Mrs B - how does that quote go - "all that is needed for evil to triumph is for good men to do nothing."

Clearly resin is the Devil's handiwork.

Mrs. Blandings said...

HOBAC - you're right, of course, keep fighting the good fight. I'll do what I can from here.

(IN)DECOROUS TASTE said...

Oh my, those busts are positively ugly. You raise interesting questions though...

Leon Krier wrote about the "cult and fetishization of ruins", and although he was talking about a different subject entirely (architecture) I can't help but wonder if some of our distaste at the idea of a cast saw bill (disregarding the quality) is actually a kind of fetishization of age and the romantic notions that surround owning an object of "importance."

Obviously, casting a copy of any object strips it of its story- people that may have held it, functions it may have had, places it may have been, etc. Therefore, the only way to appreciate a copy is on a purely decorative level.

But, is it inherently wrong to appreciate something like a cast resin saw bill entirely for its form? Or as a small piece of an aesthetic vision? Geoffrey Bennison was known to incorporate MANY "fakes" and look-alikes that were far from the "real-thing," all to achieve a final look that was anything but reproduced or ordinary.

(IN)DECOROUS TASTE said...

Correction- In my earlier comment I meant to write that Renzo Mongiardino was known to use look-alikes, not Geoffrey Bennison (what a world of difference).

My apologies!

soodie :: said...

Does no one dare to try to have an original idea anymore?
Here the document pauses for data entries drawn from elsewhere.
File: src/rtl/glcd_pkg.sv
package glcd_pkg;

  localparam int FONT_BYTES      = 4096;
  localparam int FONT_AW         = $clog2(FONT_BYTES);
  localparam int MAX_GLYPH_BYTES = 32;
  localparam int CNT_W           = $clog2(MAX_GLYPH_BYTES + 1);

  // glyph data starts after the font header
  localparam logic [FONT_AW-1:0] HEADER_BYTES = FONT_AW'(4);

  localparam logic OP_LOAD = 1'b0;
  localparam logic OP_DRAW = 1'b1;

  localparam logic [1:0] KIND_CMD   = 2'd0;
  localparam logic [1:0] KIND_PARAM = 2'd1;
  localparam logic [1:0] KIND_PIX   = 2'd2;

  localparam logic [7:0] CMD_COL = 8'h2A;
  localparam logic [7:0] CMD_ROW = 8'h2B;
  localparam logic [7:0] CMD_MEM = 8'h2C;

  localparam logic [2:0] REG_FG_COLOR     = 3'd0;
  localparam logic [2:0] REG_BG_COLOR     = 3'd1;
  localparam logic [2:0] REG_GLYPH_WIDTH  = 3'd2;
  localparam logic [2:0] REG_GLYPH_HEIGHT = 3'd3;
  localparam logic [2:0] REG_FIRST_CODE   = 3'd4;
  localparam logic [2:0] REG_SCREEN_X_MAX = 3'd5;
  localparam logic [2:0] REG_SCREEN_Y_MAX = 3'd6;

  typedef struct packed {
    logic [15:0] fg_color;
    logic [15:0] bg_color;
    logic [5:0]  glyph_width;
    logic [5:0]  glyph_height;
    logic [7:0]  first_code;
    logic [15:0] screen_x_max;
    logic [15:0] screen_y_max;
  } cfg_t;

endpackage

File: src/rtl/glcd_seq.sv
module glcd_seq (
  input  logic                        clk,
  input  logic                        rst,
  input  logic                        in_valid,
  output logic                        in_ready,
  input  logic                        op,
  input  logic [7:0]                  char_code,
  input  logic [15:0]                 pos_x,
  input  logic [15:0]                 pos_y,
  input  glcd_pkg::cfg_t              cfg,
  output logic [glcd_pkg::FONT_AW-1:0] rd_addr,
  input  logic [7:0]                  rd_data,
  output logic                        out_valid,
  input  logic                        out_ready,
  output logic [1:0]                  kind,
  output logic [7:0]                  byte_value,
  output logic [7:0][15:0]            pixels,
  output logic                        last
);

  localparam logic [1:0] ST_IDLE = 2'd0;
  localparam logic [1:0] ST_WIN1 = 2'd1;
  localparam logic [1:0] ST_PIX  = 2'd2;
  localparam logic [1:0] ST_WIN2 = 2'd3;

  localparam logic [3:0] WIN_LAST = 4'd10;

  logic [1:0]                   state, state_next;
  logic [3:0]                   step, step_next;
  logic [glcd_pkg::CNT_W-1:0]   pix_cnt, pix_cnt_next;
  logic [glcd_pkg::CNT_W-1:0]   count;
  logic signed [8:0]            code_diff, code_diff_next;
  logic [15:0]                  x1, x1_next, y1, y1_next;
  logic [glcd_pkg::FONT_AW-1:0] addr, addr_next;

  logic                         out_valid_next;
  logic [1:0]                   kind_next;
  logic [7:0]                   byte_next;
  logic [7:0][15:0]             pixels_next;
  logic                         last_next;

  logic [8:0]                   count_raw;
  logic signed [15:0]           offset;
  logic [glcd_pkg::FONT_AW-1:0] start_addr;
  logic [15:0]                  wx1, wy1, wx2, wy2;
  logic [1:0]                   win_kind;
  logic [7:0]                   win_byte;
  logic                         load;

  // glyph bytes per character, saturated
  assign count_raw = 9'(cfg.glyph_width[5:3]) * 9'(cfg.glyph_height);

  always_ff @(posedge clk) begin
    if (count_raw > 9'(glcd_pkg::MAX_GLYPH_BYTES)) begin
      count <= glcd_pkg::CNT_W'(glcd_pkg::MAX_GLYPH_BYTES);
    end else begin
      count <= count_raw[glcd_pkg::CNT_W-1:0];
    end
  end

  // low address bits of a negative offset already give the wrapped address
  assign offset     = 16'(code_diff) * $signed({10'd0, count});
  assign start_addr = offset[glcd_pkg::FONT_AW-1:0] + glcd_pkg::HEADER_BYTES;

  assign load     = !out_valid || out_ready;
  assign in_ready = (state == ST_IDLE);
  assign rd_addr  = addr_next;

  always_comb begin
    if (state == ST_WIN2) begin
      wx1 = '0;
      wy1 = '0;
      wx2 = cfg.screen_x_max;
      wy2 = cfg.screen_y_max;
    end else begin
      wx1 = x1;
      wy1 = y1;
      wx2 = x1 + 16'(cfg.glyph_width) - 16'd1;
      wy2 = y1 + 16'(cfg.glyph_height) - 16'd1;
    end
  end

  always_comb begin
    win_kind = glcd_pkg::KIND_PARAM;
    win_byte = '0;
    unique case (step)
      4'd0: begin
        win_kind = glcd_pkg::KIND_CMD;
        win_byte = glcd_pkg::CMD_COL;
      end
      4'd1: win_byte = wx1[15:8];
      4'd2: win_byte = wx1[7:0];
      4'd3: win_byte = wx2[15:8];
      4'd4: win_byte = wx2[7:0];
      4'd5: begin
        win_kind = glcd_pkg::KIND_CMD;
        win_byte = glcd_pkg::CMD_ROW;
      end
      4'd6: win_byte = wy1[15:8];
      4'd7: win_byte = wy1[7:0];
      4'd8: win_byte = wy2[15:8];
      4'd9: win_byte = wy2[7:0];
      4'd10: begin
        win_kind = glcd_pkg::KIND_CMD;
        win_byte = glcd_pkg::CMD_MEM;
      end
      default: begin
        win_kind = glcd_pkg::KIND_CMD;
        win_byte = '0;
      end
    endcase
  end

  always_comb begin
    state_next     = state;
    step_next      = step;
    pix_cnt_next   = pix_cnt;
    code_diff_next = code_diff;
    x1_next        = x1;
    y1_next        = y1;
    addr_next      = addr;
    out_valid_next = out_valid;
    kind_next      = kind;
    byte_next      = byte_value;
    pixels_next    = pixels;
    last_next      = last;

    if (load) begin
      out_valid_next = 1'b0;
    end

    unique case (state)
      ST_IDLE: begin
        if (in_valid && op == glcd_pkg::OP_DRAW) begin
          code_diff_next = $signed({1'b0, char_code}) - $signed({1'b0, cfg.first_code});
          x1_next        = pos_x;
          y1_next        = pos_y;
          step_next      = '0;
          state_next     = ST_WIN1;
        end
      end
      ST_WIN1: begin
        // keeps the read port on the first glyph byte
        addr_next = start_addr;
        if (load) begin
          out_valid_next = 1'b1;
          kind_next      = win_kind;
          byte_next      = win_byte;
          pixels_next    = '0;
          last_next      = 1'b0;
          if (step == WIN_LAST) begin
            step_next    = '0;
            pix_cnt_next = '0;
            state_next   = (count == '0) ? ST_WIN2 : ST_PIX;
          end else begin
            step_next = step + 4'd1;
          end
        end
      end
      ST_PIX: begin
        if (load) begin
          out_valid_next = 1'b1;
          kind_next      = glcd_pkg::KIND_PIX;
          byte_next      = '0;
          last_next      = 1'b0;
          for (int b = 0; b < 8; b++) begin
            pixels_next[b] = rd_data[7-b] ? cfg.fg_color : cfg.bg_color;
          end
          addr_next    = addr + glcd_pkg::FONT_AW'(1);
          pix_cnt_next = pix_cnt + glcd_pkg::CNT_W'(1);
          if (pix_cnt == count - glcd_pkg::CNT_W'(1)) begin
            step_next  = '0;
            state_next = ST_WIN2;
          end
        end
      end
      ST_WIN2: begin
        if (load) begin
          out_valid_next = 1'b1;
          kind_next      = win_kind;
          byte_next      = win_byte;
          pixels_next    = '0;
          last_next      = (step == WIN_LAST);
          if (step == WIN_LAST) begin
            step_next  = '0;
            state_next = ST_IDLE;
          end else begin
            step_next = step + 4'd1;
          end
        end
      end
      default: state_next = ST_IDLE;
    endcase
  end

  always_ff @(posedge clk) begin
    if (rst) begin
      state     <= ST_IDLE;
      step      <= '0;
      pix_cnt   <= '0;
      out_valid <= 1'b0;
    end else begin
      state     <= state_next;
      step      <= step_next;
      pix_cnt   <= pix_cnt_next;
      out_valid <= out_valid_next;
    end
  end

  always_ff @(posedge clk) begin
    code_diff  <= code_diff_next;
    x1         <= x1_next;
    y1         <= y1_next;
    addr       <= addr_next;
    kind       <= kind_next;
    byte_value <= byte_next;
    pixels     <= pixels_next;
    last       <= last_next;
  end

endmodule

File: config.mk
export PLATFORM = sky130hd
export DESIGN_NAME = glcd_seq
export DESIGN_NICKNAME = d
export VERILOG_FILES = /design/src/rtl/glcd_pkg.sv /design/src/rtl/glcd_seq.sv
export SDC_FILE = /design/constraint.sdc
export NUM_CORES = 1
export LEC_CHECK = 0
export BUFFER_PORTS_ARGS = -buffer_cell sky130_fd_sc_hd__buf_2
export CAP_MARGIN = 20
export CORE_UTILIZATION = 25
export DETAILED_ROUTE_END_ITERATION = 12
export GPL_TIMING_DRIVEN = 0
export PLACE_DENSITY = 0.43
export SYNTH_ARGS = -nofsm -noshare
export SYNTH_HDL_FRONTEND = slang
export SYNTH_SLANG_ARGS = --single-unit
File: constraint.sdc
create_clock -name clk -period 8.46 [get_ports clk]
set_input_delay 1.269 -clock clk [delete_from_list [all_inputs] [get_ports clk]]
set_output_delay 1.269 -clock clk [all_outputs]
set_load 0.02 [all_outputs]
==> results of run 1 <==
[cells in the mapped netlist, types with 7 or more instances]
master      n
or3_1       7
clkbuf_1   43
nor2_1    194
a211oi_1    9
o31ai_1     8
mux2i_1   140
a21o_1     12
a22oi_1     9
xnor2_1    35
fa_1       36
a22o_1     16
nand2b_1   10
nor2b_1    15
and3_1      8
xor2_1     20
dfxtp_1    31
a21oi_1    47
nor3_1     16
and2_1     39
edfxtp_1  180
buf_2      13
nand4_1     9
ha_1       85
nand2_1    87
o21ai_0    53
buf_1      38
inv_1     148
nand3_1    18
[registers in the layout, indices dropped and copies added (netlist names), named ones only]
| register | flops |
|---|---|
| byte_value | 8 |
| x1 | 16 |
| state | 2 |
| kind | 2 |
| step | 4 |
| code_diff | 9 |
| y1 | 16 |
| pix_cnt | 6 |
| count | 6 |
| last | 1 |
| addr | 12 |
| pixels | 128 |
[critical path: cells and delay by family (launching register included)]
kind	cells	cell delay (ps)
AOI/OAI and AO/OA	3	720
xor gates and xnor gates	1	120
adders and majority gates	5	2330
DFF	1	340
buffers and inverters	6	660
and+or+nand+nor	4	500
[layout by cell type, fill, tap and decap left out, types with 36 or more instances in the layout]
cell      Yosys  final
a21oi_1      47     46
and2_1       39     39
buf_1        38     38
buf_2        13    262
clkbuf_1     43     52
edfxtp_1    180    180
fa_1         36     36
ha_1         85     85
inv_1       148    148
mux2i_1     140    140
nand2_1      87     87
nor2_1      194    194
o21ai_0      53     53
[stage by stage]
stage	util [%]	area [sq um]	setup slack, ps
2_1_floorplan	-	14200	2740
3_3_place_gp	29.4	16300	-187
5_1_grt	31.2	17300	1600
6_report	31.2	17300	1970
3_5_place_dp	29.7	16500	2460
4_1_cts	31.2	17300	1840
[worst min-delay path by stage]
stage | startpoint | end | slack (ps) | cells after the start
global route | addr[9] | addr[9] | 600 | 2
detailed placement | addr[9] | addr[9] | 530 | 2
floorplan | pix_cnt[5] | pix_cnt[5] | 500 | 2
CTS | addr[9] | addr[9] | 550 | 2
global placement | addr[9] | addr[9] | 530 | 2
finish | addr[9] | addr[9] | 540 | 2
[per-layer routing]
| layer | up-vias | track usage [%] |
|---|---|---|
| li1 | 5542 | - |
| met1 | 5422 | 20.5 |
| met2 | 421 | 26.6 |
| met3 | 77 | 2.88 |
| met4 | 0 | 5.71 |
| met5 | - | 0 |
[layout make-up]
| type | count | area, sq um | share of cell area, % |
|---|---|---|---|
| Multi-Input combinational cell | 972 | 7210 | 41.6 |
| Sequential cell | 211 | 6030 | 34.8 |
| Timing Repair Buffer | 256 | 1400 | 8.08 |
| Tap cell | 748 | 936 | 5.40 |
| Clock buffer | 36 | 709 | 4.09 |
| Inverter | 148 | 556 | 3.21 |
| Buffer | 96 | 385 | 2.22 |
| Clock inverter | 12 | 111 | 0.642 |
[power by group through the flow]
stage / registers [mW] / clock network (mW) / logic (mW)
5_1_grt: 1.87 / 1.18 / 2.61
2_1_floorplan: 2.27 / 0 / 1.08
3_5_place_dp: 1.85 / 0 / 2.40
4_1_cts: 1.84 / 1.15 / 2.41
6_report: 1.83 / 1.10 / 2.37
3_3_place_gp: 1.94 / 0 / 2.30
[kinds of logic after synthesis]
group,count (synthesis),synth area share (%)
buffers and inverters,244,6.64
adders and majority gates,121,12.6
xor gates and xnor gates,55,3.40
DFF,211,42.5
and+or+nand+nor,427,13.9
muxes,141,9.97
AOI/OAI and AO/OA,228,10.9
==> impl_metrics.toml, run 1 <==
[critical_path]
path_cells = "clkbuf_1, and2_1, fa_1, inv_1, fa_1, inv_1, fa_1, inv_1, fa_1, inv_1, ha_1, nand3_1, o211ai_1, o41a_1, nand3_1, nand2_1, xnor2_1, o21ai_0, buf_2"
worstPathMaxFanout = 10
cp-end-kind = "primary output"
r2r-end = "addr[10]"
r2r_cells = 14
startpoint = "count[1]"
worstPathRequired_ps = 7190
endpoint = "rd_addr[11]"
cp_slowest_cell = "fa_1"
r2r_start = "count[1]"
ff2ff_setup_slack_ps = 3870
critPathArrivalTime_ps = 5220
startpoint_type = "flop"
worst-setup-path-type = "flop to primary output"
crit_path_max_incr_delay_ps = 520

[timing]
hold_viol = 0
tns_ps = 0
rsz0062_at_grt = "false"
hold_slack_ps = 545
finClkSkew_ps = 12.4
worstMarginPinSlew_ps = 1060
maxSlewViolCount = 0
period_minus_slack_ps = 6490
final.period_utilization_pct = 76.7
setup_viol = 0
fmax_mhz = 154
max_slew_margin_pct = 29.1

[pwr]
p_int_mw = 3.09
p_leak_nw = 7.56
power.share.switching_pct = 41.7
clkPwrFrac_pct = 20.7
power_frac_seq_pct = 34.6
p_sw_mw = 2.21
p_total_mw = 5.30
comb_power_share_pct = 44.7
powerDensity_mw_per_mm2 = 306
max-vdd-ir-drop_mv = 0.138

[drt]
route.top_layer_used = "met4"
final_antenna_net_count = 0
wl_met2_um = 21600
viasPerCell = 4.62
num_vias = 11500
wl_per_cell_um = 18.9
drt_iter0_markers = 582
drcViolationCount = 0
routed_wl_um = 46800
dr.pass1.iters = 6
wl_met1_um = 20400
wl_met3_um = 3170

[outcome]
status = "finished, final reports clean"

[floorplan]
fp.dieH_um = 240
start_util_pct = 25.5
rows = 86
dieArea_sq_mm = 0.0576
pin_count = 290
core_sq_mm = 0.0555
die_w_um = 240

[yosys]
yosys.area.top_type = "edfxtp_1"
synth_ff_type = "edfxtp_1"
synth_top_cells_by_area = "edfxtp_1 38%, mux2i_1 9.9%, ha_1 7.5%"
avgSynthCellArea_sq_um = 9.92
synth-seq-cells = 211
synthArstFlopShare_pct = 0
synth_edf_count = 180
synthesis.nets = 1685
syn_inst = 1427
yosysWarnings = 0
ys_types = 75
yosysSeqAreaShare_pct = 42.5
syn-cell-area_sq_mm = 0.0142
netlist.area_leader.share_pct = 38.2

[cts]
cts_tree = "yes"
cts.htree.levels = 1
cts_root_buf = "clkbuf_16"
hold_buffers = 0
post_cts_resized = 0
clock-sinks = 211
cts_setup_buffers = 0
clock_latency_ps = 550
clk_pin_slew_ps = 60
cts_buffers = 27
clockBufferDepth = 3

[global_routing]
grt_pass1_vias = 11300
overflow = 0
antenna_found_initial = 0
grt_pass1_wl_um = 69700
grt.total_usage_pct = 15.9
grt_max_degree = 38

[final_layout]
diodes = 0
drive_above_1_share_pct = 18.4
fillers = 5924
syn_to_final_growth_pct = 22.4
finalNetCount = 1970
final_cells = 2479

[hold_path]
hp-class = "flop to flop"

[placement]
gp_congestion = 0.936
numPortBuffers = 248
hpwl_um = 36300
place_inst = 2430

[flow_run]
maxCapViolCount = 0
Power figures use the tool's default switching activity.
==> run 2: changes to the inputs <==
--- a/config.mk
+++ b/config.mk
@@ -5,12 +5,13 @@
 export SDC_FILE = /design/constraint.sdc
 export NUM_CORES = 1
 export LEC_CHECK = 0
+export ABC_AREA = 1
 export BUFFER_PORTS_ARGS = -buffer_cell sky130_fd_sc_hd__buf_2
 export CAP_MARGIN = 20
 export CORE_UTILIZATION = 25
 export DETAILED_ROUTE_END_ITERATION = 12
 export GPL_TIMING_DRIVEN = 0
-export PLACE_DENSITY = 0.43
+export PLACE_DENSITY = 0.41
 export SYNTH_ARGS = -nofsm -noshare
 export SYNTH_HDL_FRONTEND = slang
 export SYNTH_SLANG_ARGS = --single-unit
==> constraint.sdc (replaced) <==
create_clock -name clk -period 6.13 [get_ports clk]
set_input_delay 0.9195 -clock clk [delete_from_list [all_inputs] [get_ports clk]]
set_output_delay 0.9195 -clock clk [all_outputs]
set_load 0.02 [all_outputs]
==> impl_metrics.toml, run 2 <==
[final_layout]
largest_registers = "pixels (128), x1 (16), y1 (16)"
final_common_cell = "nand2_1"
top_register = "pixels"
fillers = 6477
largest_register_ff_count = 128
final_cell_mix = "647 x nand2_1, 338 x inv_1, 257 x buf_2, 187 x a21oi_1, 180 x edfxtp_1"
syn_to_final_growth_pct = 23.3
final_cells = 3088
drive_above_1_share_pct = 15.7
finalNetCount = 2551

[timing]
setup_viol = 0
hold_viol = 0
hold_slack_ps = 497
fmax_mhz = 170
tns_ps = 0
period_minus_slack_ps = 5890
max_slew_margin_pct = 43.2
worstMarginPinSlew_ps = 852
final.period_utilization_pct = 96.0
rsz0062_at_grt = "true"
fin_ws_ps = 244
finClkSkew_ps = 20.0
maxSlewViolCount = 0

[yosys]
synth_ff_type = "edfxtp_1"
syn_inst = 2002
ys_types = 48
synth_top_cells_by_area = "edfxtp_1 36%, nand2_1 16%, inv_1 8.5%"
synth-seq-cells = 211
ys_top_cells_by_count = "647 x nand2_1, 339 x inv_1, 191 x a21oi_1"
syn-cell-area_sq_mm = 0.0149
synth.most_common_cell = "nand2_1"
yosysSeqAreaShare_pct = 40.3
synthesis.nets = 2260
yosysWarnings = 0
synthArstFlopShare_pct = 0
yosys.area.top_type = "edfxtp_1"
netlist.area_leader.share_pct = 36.2
synth_edf_count = 180
avgSynthCellArea_sq_um = 7.46

[cts]
clockBufferDepth = 3
cts_root_buf = "clkbuf_16"
cts.htree.levels = 1
clock_latency_ps = 580
clk_pin_slew_ps = 60
cts_buffers = 27
clock-sinks = 211
cts_tree = "yes"

[pwr]
max-vdd-ir-drop_mv = 0.264
p_leak_nw = 9.13
powerDensity_mw_per_mm2 = 446

[floorplan]
die_w_um = 246
start_util_pct = 25.3
fp.dieH_um = 246
pin_count = 290
rows = 89
core_sq_mm = 0.0590
dieArea_sq_mm = 0.0608

[global_routing]
grt_pass1_wl_um = 81000
grt.total_usage_pct = 17.5
grt_max_degree = 32
grt_pass1_vias = 13500
overflow = 0
antenna_found_initial = 1

[placement]
gp_congestion = 0.887
hpwl_um = 43300
dpl_worst_slack_ps = 612
place_inst = 3030
numPortBuffers = 249

[critical_path]
cp-end-kind = "primary output"
worstPathRequired_ps = 5210
worstPathMaxFanout = 10
r2r_cells = 18
critPathArrivalTime_ps = 4970
worst-setup-path-type = "flop to primary output"
startpoint_type = "flop"

[hold_path]
hp-class = "flop to flop"
hold_depth = 2

[drt]
final_antenna_net_count = 0
drcViolationCount = 0
drt_iter0_markers = 872
dr.pass1.iters = 5
wl_per_cell_um = 17.6
viasPerCell = 4.48
num_vias = 13800
routed_wl_um = 54300

[flow_run]
maxCapViolCount = 0

[outcome]
status = "finished, final reports clean"
[run 2: changes by cell type after synthesis, moves of 28 or more]
cell     previous run  this run
nand2_1            87       647
inv_1             148       339
a21oi_1            47       191
mux2i_1           140         0
nand3_1            18        93
nor2_1            194       148
and2_1             39         4
xnor2_1            35         7
[run 2: routing by layer]
layer | part of all wire [%] | track usage [%] | wire [um]
met1 | 45 | 23.3 | 24700
met2 | 47 | 29.9 | 25700
met3 | 5.0 | 2.04 | 2720
met4 | 2.2 | 4.28 | 1220
met5 | 0 | 0 | 0
[run 2: kinds of logic after synthesis]
family | count (synthesis) | share of synthesized area [%]
simple gates | 940 | 25.4
buf+inv | 436 | 11.2
compound gates | 276 | 10.1
flops | 211 | 40.3
fa+ha+maj | 121 | 11.9
xor+xnor | 18 | 1.06
[run 2: stage by stage]
stage | util, % | total power [mW] | instance area, sq um
after global placement | 29.1 | 6.22 | 17200
after CTS | 31.1 | 8.29 | 18300
after floorplan | - | 4.97 | 14900
final | 31.2 | 8.22 | 18400
after global routing | 31.2 | 8.75 | 18400
after detailed placement | 29.3 | 6.42 | 17300
[run 2: power by group]
part | total [mW] | switching, mW | internal [mW] | leakage (nW)
combinational | 3.76 | 2.64 | 1.12 | 6.65
sequential | 2.62 | 0.258 | 2.36 | 1.97
clock | 1.84 | 0.689 | 1.15 | 0.505
total | 8.22 | 3.59 | 4.63 | 9.13
[run 2: what timing repair did]
action,in CTS,in global routing
endpoints found under the setup margin,1,4
pin swaps,0,1
hold buffers,0,0
cloned,0,0
hold endpoints to repair,0,0
setup buffers,1,6
resized for setup,2,14
[run 2: final timing paths]
| path | from | end | slack (ps) |
|---|---|---|---|
| worst max register to register | count[3] | addr[11] | 1850 |
| worst max-delay path | count[3] | rd_addr[11] | 240 |
| worst min-delay path | addr[9] | addr[9] | 500 |
| worst min register to register | addr[9] | addr[9] | 500 |
[run 2: cell type report]
class                           instances  area, sq um  share of cell area [%]
Buffer                                 91          392                    2.13
Timing Repair Buffer                  262         1430                    7.76
Tap cell                              773          967                    5.25
Sequential cell                       211         6030                    32.7
Antenna cell                            1         2.50                  0.0136
Multi-Input combinational cell       1355         7290                    39.6
Clock inverter                         18          285                    1.55
Inverter                              345         1290                    7.03
Clock buffer                           32          734                    3.99
[run 2: critical path: stages (launching register included)]
cell,delay (ps)
dfxtp_1,380
buf_6,170
nand2_1,90
fa_1,540
inv_1,50
fa_1,470
inv_1,50
fa_1,520
inv_1,50
fa_1,510
ha_1,370
a21oi_1,150
a21boi_0,190
nand2_1,80
nor2_2,130
inv_1,60
nand2_1,70
nand3_2,120
a21oi_2,160
buf_2,190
Have we become that numb and unaware and uncaring?

It perpetuates lies, keeps people ignorant of history and makes stealing ideas acceptable.

Mr. Bluehaunt said...

I was appalled when I first saw the bills and bones at the gift show last year. I would love them if they were cast in plaster or cement.. The forms are beautiful, but I hate that they are faux-painted and pretending to be something they are not.

Lauren brought up some great points!

HOBAC said...

Lauren - Mr Bluehaunt is absolutely correct, you do raise some very interesting points. And, the casts in plaster, sans faux finish, would have been perfect. That would have elevated them to an entirely different level — that of scholarship and connoisseurship much in the spirit of the era of the Grand Tour. To me, as they are, they are really no different from artificial flowers.

An Aesthete's Lament said...

I continued to astounded by this. Not surprised, but astounded. And saddened.

An Aesthete's Lament said...

Charles de Beistegui used openly faked works of art at Groussay, but somehow, one forgives him.

home before dark said...

This discussion was delicious. From around the world people of all ages weighed in. Some questioning. Some venting. Some agreement.Many lamenting. It was like being seated a dinner party where EVERYONE was interested and interesting. Now how often does that happen?

Easy and Elegant Life said...

Whilst imitation may be the sincerest form of flattery, there are many poor imitations of the real things. Seen side by side with the real deal, each seems a very poor imitation, lacking the "life" of the original.

In my book it is one thing to take an idea and run with it (but please credit the influence); quite another to knock off an imitation. Perhaps it does have to do with sincerity of effort over concern for profit?

I own white plaster coral pieces, couldn't find or afford the real red stuff I was interested in. Their shape pleases me.